For an ingredient that has so completely permeated a country’s cuisine, paprika arrived in Hungary rather late. According to Gil Marks’ The Encyclopedia of Jewish Food, the Turks introduced the New World plant to the region in the 16th century during the period of Ottoman rule. After they left, he writes, “the plants were left behind, and … since paprika was locally grown and much less expensive than peppercorns, it emerged as the predominant plebeian seasoning … used in classics such as goulash.” The country’s wealthier class, however, did not largely accept or use paprika until the 19th century.
Once it took hold, paprika quickly became indispensable in Jewish and non-Jewish kitchens alike. In Hol Van a Videk Zsidosag (Where are the Countryside Jews?), a collection of essays about Jewish life in Hungary around the turn of the 20th century—which was translated over email for me by klezmer musician, food enthusiast, and long-time Hungarian resident Bob Cohen—paprika was used in a wide variety of dishes. It showed up in all kinds of soups, often as part of a paprika-flavored thickening roux called rántás. It flavored solét, stuffed cabbage, and tarhonya, a tiny dried pasta commonly called egg barley. And it also amped up the kosher takes on chicken paprikash and pörkölt (a beef and paprika stew), which omit the sour cream typically used to enrich the Hungarian versions.

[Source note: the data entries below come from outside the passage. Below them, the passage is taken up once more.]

`src/fan_ui_pkg.sv`:
```
// Package for the thermostat fan speed controller with its button and display interface.
// Assumes one 10 MHz system clock; temperatures are signed whole degrees Celsius.
package fan_ui_pkg;

  // ==========================================================
  // Clock and timing
  localparam int unsigned CLK_HZ          = 10000000;
  localparam int unsigned CLK_NS          = 1000000000 / CLK_HZ;
  localparam int unsigned SET_TIMEOUT_S   = 5;
  localparam int unsigned SET_TIMEOUT_CYC = SET_TIMEOUT_S * CLK_HZ;
  localparam int unsigned DEBOUNCE_MS     = 20;
  localparam int unsigned DEBOUNCE_CYC    = DEBOUNCE_MS * (CLK_HZ / 1000);
  localparam int unsigned BLINK_MS        = 250;
  localparam int unsigned BLINK_CYC       = BLINK_MS * (CLK_HZ / 1000);
  localparam int unsigned DIGIT_US        = 2000;
  localparam int unsigned DIGIT_CYC       = DIGIT_US * (CLK_HZ / 1000000);

  // ==========================================================
  // Control curve thresholds in degrees
  localparam int FULL_SPEED_DIFF = 5;
  localparam int START_DIFF      = 1;
  localparam int STOP_DIFF       = 0;

  // ==========================================================
  // Default target and limits
  localparam logic signed [7:0] TARGET_RESET = 8'sh14;
  localparam logic signed [7:0] TARGET_MIN   = 8'sh05;
  localparam logic signed [7:0] TARGET_MAX   = 8'sh23;

  // ==========================================================
  // Display segment lines and digit selects
  localparam int SEG_W   = 7;
  localparam int DIGIT_N = 2;

  // Segment pattern for one digit, bits g..a
  typedef struct packed {
    logic [SEG_W-1:0]   seg;
    logic [DIGIT_N-1:0] digit_sel;
  } led_drive_t;

  typedef struct packed {
    logic up;
    logic down;
  } buttons_t;

endpackage

```
`src/button_debounce.sv`:
```
// Debounces one push button and emits one pulse per settled press.
// Assumes the raw level is synchronous to sys_clk and active high.
`timescale 1ns/100ps
module button_debounce #(
  parameter int unsigned STABLE_CYC = fan_ui_pkg::DEBOUNCE_CYC
)(
  input  wire logic sys_clk,
  input  wire logic srst,
  input  wire logic ce,
  input  wire logic raw,
  output logic      press
);

  logic        state_reg;
  logic [31:0] cnt_reg;

  // ==========================================================
  // Settle counter: level taken only after it holds steady
  always_ff @(posedge sys_clk)
  begin
    if (srst)
    begin
      state_reg <= 1'b0;
      cnt_reg   <= 32'h0;
      press     <= 1'b0;
    end
    else if (ce)
    begin
      press <= 1'b0;
      if (raw == state_reg)
        cnt_reg <= 32'h0;
      else if (cnt_reg >= STABLE_CYC - 1)
      begin
        state_reg <= raw;
        cnt_reg   <= 32'h0;
        press     <= raw;                 // One pulse per rising edge
      end
      else
        cnt_reg <= cnt_reg + 32'h1;
    end
  end

endmodule

```
`src/fan_ui_ctrl.sv`:
```
// Fan speed controller: temperature curve, two-button target set, two-digit display.
// Assumes synchronous inputs on sys_clk and a signed whole-degree sensor reading.
//
// Behaviour
// - More than 5 below target: full speed
// - Within 5: speed linear in difference
// - Start only above 1 below, at the curve speed for that difference
// - Running: stay on until difference reaches zero
// - Show Celsius values across two digits
// - Multiplex digits, one lit at a time
// - Seven shared segments plus two selects
// - Any press enters blinking target set mode
// - Up raises, down lowers target one step
// - Five idle seconds return to measured display
// - Debounce both buttons before acting
`timescale 1ns/100ps
module fan_ui_ctrl #(
  parameter int unsigned     FREQ_W      = 8,
  parameter logic [7:0]      FREQ_MIN    = 8'h14,
  parameter logic [7:0]      FREQ_MAX    = 8'h3c,
  parameter logic signed [7:0] TGT_MIN   = fan_ui_pkg::TARGET_MIN,
  parameter logic signed [7:0] TGT_MAX   = fan_ui_pkg::TARGET_MAX,
  parameter int unsigned     TIMEOUT_CYC = fan_ui_pkg::SET_TIMEOUT_CYC,
  parameter int unsigned     DEB_CYC     = fan_ui_pkg::DEBOUNCE_CYC,
  parameter int unsigned     BLINK_CYC   = fan_ui_pkg::BLINK_CYC,
  parameter int unsigned     DIGIT_CYC   = fan_ui_pkg::DIGIT_CYC
)(
  input  wire logic                   sys_clk,
  input  wire logic                   srst,
  input  wire logic                   ce,
  input  wire logic signed [7:0]      temp_meas,
  input  wire fan_ui_pkg::buttons_t   buttons,
  output logic [FREQ_W-1:0]           motor_freq,
  output logic                        motor_run,
  output fan_ui_pkg::led_drive_t      led,
  output logic signed [7:0]           target,
  output logic                        set_mode
);

  typedef enum logic [0:0] {ST_STOP, ST_RUN} run_state_t;

  run_state_t        run_reg;
  logic              up_press;
  logic              dn_press;
  logic [31:0]       idle_reg;
  logic [31:0]       blink_cnt_reg;
  logic              blink_on_reg;
  logic [31:0]       mux_cnt_reg;
  logic              digit_reg;
  logic signed [8:0] diff;
  logic [FREQ_W-1:0] freq_next;
  logic signed [7:0] shown;
  logic [7:0]        mag;
  logic [3:0]        tens;
  logic [3:0]        ones;
  logic [3:0]        nib;
  logic [6:0]        seg_pat;

  // ==========================================================
  // Button debouncers
  button_debounce #(.STABLE_CYC(DEB_CYC)) u_up (
    .sys_clk (sys_clk),
    .srst    (srst),
    .ce      (ce),
    .raw     (buttons.up),
    .press   (up_press)
  );

  button_debounce #(.STABLE_CYC(DEB_CYC)) u_dn (
    .sys_clk (sys_clk),
    .srst    (srst),
    .ce      (ce),
    .raw     (buttons.down),
    .press   (dn_press)
  );

  // ==========================================================
  // Target adjust, saturating at limits
  always_ff @(posedge sys_clk)
  begin
    if (srst)
      target <= fan_ui_pkg::TARGET_RESET;
    else if (ce)
    begin
      if (set_mode && up_press && target < TGT_MAX)
        target <= target + 8'sh01;
      else if (set_mode && dn_press && target > TGT_MIN)
        target <= target - 8'sh01;
    end
  end

  // Set mode entry and idle timeout
  always_ff @(posedge sys_clk)
  begin
    if (srst)
    begin
      set_mode <= 1'b0;
      idle_reg <= 32'h0;
    end
    else if (ce)
    begin
      if (up_press || dn_press)
      begin
        set_mode <= 1'b1;
        idle_reg <= 32'h0;
      end
      else if (set_mode)
      begin
        if (idle_reg >= TIMEOUT_CYC - 1)
          set_mode <= 1'b0;
        else
          idle_reg <= idle_reg + 32'h1;
      end
      else
        idle_reg <= 32'h0;
    end
  end

  // Blink phase while setting
  always_ff @(posedge sys_clk)
  begin
    if (srst)
    begin
      blink_cnt_reg <= 32'h0;
      blink_on_reg  <= 1'b1;
    end
    else if (ce)
    begin
      if (!set_mode)
      begin
        blink_cnt_reg <= 32'h0;
        blink_on_reg  <= 1'b1;
      end
      else if (blink_cnt_reg >= BLINK_CYC - 1)
      begin
        blink_cnt_reg <= 32'h0;
        blink_on_reg  <= ~blink_on_reg;
      end
      else
        blink_cnt_reg <= blink_cnt_reg + 32'h1;
    end
  end

  // ==========================================================
  // Speed curve from target minus actual
  assign diff = 9'(target) - 9'(temp_meas);

  always_comb
  begin
    if (diff > 9'(fan_ui_pkg::FULL_SPEED_DIFF))
      freq_next = FREQ_W'(FREQ_MAX);
    else if (diff <= 9'sd0)
      freq_next = FREQ_W'(FREQ_MIN);
    else
      freq_next = FREQ_W'(FREQ_MIN + ((FREQ_MAX - FREQ_MIN) * 32'(diff))
                  / 32'(fan_ui_pkg::FULL_SPEED_DIFF));
  end

  // Run state with hysteresis
  always_ff @(posedge sys_clk)
  begin
    if (srst)
      run_reg <= ST_STOP;
    else if (ce)
    begin
      case (run_reg)
        ST_STOP:
          if (diff > 9'(fan_ui_pkg::START_DIFF))
            run_reg <= ST_RUN;
        ST_RUN:
          if (diff <= 9'(fan_ui_pkg::STOP_DIFF))
            run_reg <= ST_STOP;
        default:
          run_reg <= ST_STOP;
      endcase
    end
  end

  // Frequency command register
  always_ff @(posedge sys_clk)
  begin
    if (srst)
    begin
      motor_freq <= '0;
      motor_run  <= 1'b0;
    end
    else if (ce)
    begin
      motor_run  <= (run_reg == ST_RUN);
      motor_freq <= (run_reg == ST_RUN) ? freq_next : '0;
    end
  end

  // ==========================================================
  // Display multiplex, one digit at a time
  always_ff @(posedge sys_clk)
  begin
    if (srst)
    begin
      mux_cnt_reg <= 32'h0;
      digit_reg   <= 1'b0;
    end
    else if (ce)
    begin
      if (mux_cnt_reg >= DIGIT_CYC - 1)
      begin
        mux_cnt_reg <= 32'h0;
        digit_reg   <= ~digit_reg;
      end
      else
        mux_cnt_reg <= mux_cnt_reg + 32'h1;
    end
  end

  // Value shown and its decimal digits; negatives show a minus on the tens digit
  always_comb
  begin
    shown = set_mode ? target : temp_meas;
    mag   = shown[7] ? 8'(-shown) : 8'(shown);
    if (mag > 8'h63)
      mag = 8'h63;
    tens  = 4'(mag / 8'h0a);
    ones  = 4'(mag % 8'h0a);
    if (shown[7] && digit_reg)
      nib = 4'hf;
    else
      nib = digit_reg ? tens : ones;
    case (nib)
      4'h0:    seg_pat = 7'h3f;
      4'h1:    seg_pat = 7'h06;
      4'h2:    seg_pat = 7'h5b;
      4'h3:    seg_pat = 7'h4f;
      4'h4:    seg_pat = 7'h66;
      4'h5:    seg_pat = 7'h6d;
      4'h6:    seg_pat = 7'h7d;
      4'h7:    seg_pat = 7'h07;
      4'h8:    seg_pat = 7'h7f;
      4'h9:    seg_pat = 7'h6f;
      4'hf:    seg_pat = 7'h40;
      default: seg_pat = 7'h00;
    endcase
  end

  // Registered segment and select lines, segments blanked in the off blink phase
  always_ff @(posedge sys_clk)
  begin
    if (srst)
      led <= '0;
    else if (ce)
    begin
      led.seg       <= blink_on_reg ? seg_pat : 7'h00;
      led.digit_sel <= digit_reg ? 2'h2 : 2'h1;
    end
  end

  // ==========================================================
  // Checks
  property p_full_speed;
    @(posedge sys_clk) disable iff (srst)
    (ce && run_reg == ST_RUN && diff > 9'(fan_ui_pkg::FULL_SPEED_DIFF)) |=> (!ce || motor_freq == FREQ_MAX);
  endproperty
  a_full_speed: assert property (p_full_speed) else $error("full speed not commanded");

  property p_start;
    @(posedge sys_clk) disable iff (srst)
    (ce && run_reg == ST_STOP && diff <= 9'(fan_ui_pkg::START_DIFF)) |=> run_reg == ST_STOP;
  endproperty
  a_start: assert property (p_start) else $error("started too early");

  property p_hold_on;
    @(posedge sys_clk) disable iff (srst)
    (ce && run_reg == ST_RUN && diff > 9'(fan_ui_pkg::STOP_DIFF)) |=> run_reg == ST_RUN;
  endproperty
  a_hold_on: assert property (p_hold_on) else $error("stopped before zero difference");

  property p_one_digit;
    @(posedge sys_clk) disable iff (srst)
    !(led.digit_sel == 2'h3);
  endproperty
  a_one_digit: assert property (p_one_digit) else $error("both digits lit");

  property p_enter_set;
    @(posedge sys_clk) disable iff (srst)
    (ce && (up_press || dn_press)) |=> set_mode;
  endproperty
  a_enter_set: assert property (p_enter_set) else $error("press missed set mode");

  property p_step_up;
    @(posedge sys_clk) disable iff (srst)
    (ce && set_mode && up_press && target < TGT_MAX) |=> target == $past(target) + 8'sh01;
  endproperty
  a_step_up: assert property (p_step_up) else $error("up step wrong");

  property p_limits;
    @(posedge sys_clk) disable iff (srst)
    $rose(set_mode) |-> (target >= TGT_MIN && target <= TGT_MAX);
  endproperty
  a_limits: assert property (p_limits) else $error("target out of range");

  property p_stop_zero;
    @(posedge sys_clk) disable iff (srst)
    (motor_freq == '0) || (motor_freq >= FREQ_MIN && motor_run);
  endproperty
  a_stop_zero: assert property (p_stop_zero) else $error("bad frequency command");

endmodule

```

Between the mid-19th and early 20th century, more than 1 million Hungarians, many of them Jewish, immigrated to the United States and settled in New York City and communities across the country. Like all other newcomers, they brought their beloved foods with them—and not just the Jewish ones. “Hungarian Jews were among the most assimilated Jews in Europe and often thought of themselves as Hungarian first,” Popovits told me. “So, when they left for America, they brought the foods of their homeland in addition to their Jewish cooking.” That means solét and stuffed cabbage came, but so did goulash, letcho, and chicken paprikash.
Over time, as these foods were cooked in Jewish-American households, shared in community cookbooks (Marks writes that in 1912 a recipe for “Chicken Paprika” was included in The Neighborhood Cook Book, put out by Portland Oregon’s Council of Jewish Women), and served at delis and Catskills resorts, they began to take on specific Jewish resonance. “As with many other Hungarian foods in America, paprikash made its way into the general Ashkenazic kitchen and then into the American mainstream,” Marks writes. By the time Sally (and I) first fell in love with Harry’s paprikash line in the late 1980s, the transmission was complete.
Today paprika remains a staple of the Jewish-American kitchen. Along with salt, pepper, and garlic powder, it is one of the few spices used with any regularity (think brisket, cholent, egg salad) in traditional Ashkenazic cooking. Many contemporary Jewish cooks, who are more adventurous with flavors and ingredients, specifically source imported Hungarian paprika, which is far redder, sweeter, and more robustly flavored than the average bottle of McCormick.
While eating my way around Budapest, I discovered that paprika—and Jewish Hungarian cuisine more broadly—is being celebrated in its home country’s capital like never before. Restaurants like Rosenstein and Macesz Huszár are leading the charge, enticing diners young and old, Jewish and otherwise with their traditional and improvisational takes on Jewish classics. As Rosenstein told me, “Because of the Holocaust and the decades of Communist rule that followed, lots of people forgot and lost gems from their childhood. Now there’s a revival of people bringing some of these dishes back.” As a lover of all things red, fiery, and sweet, I will gladly raise my paprika shaker to that.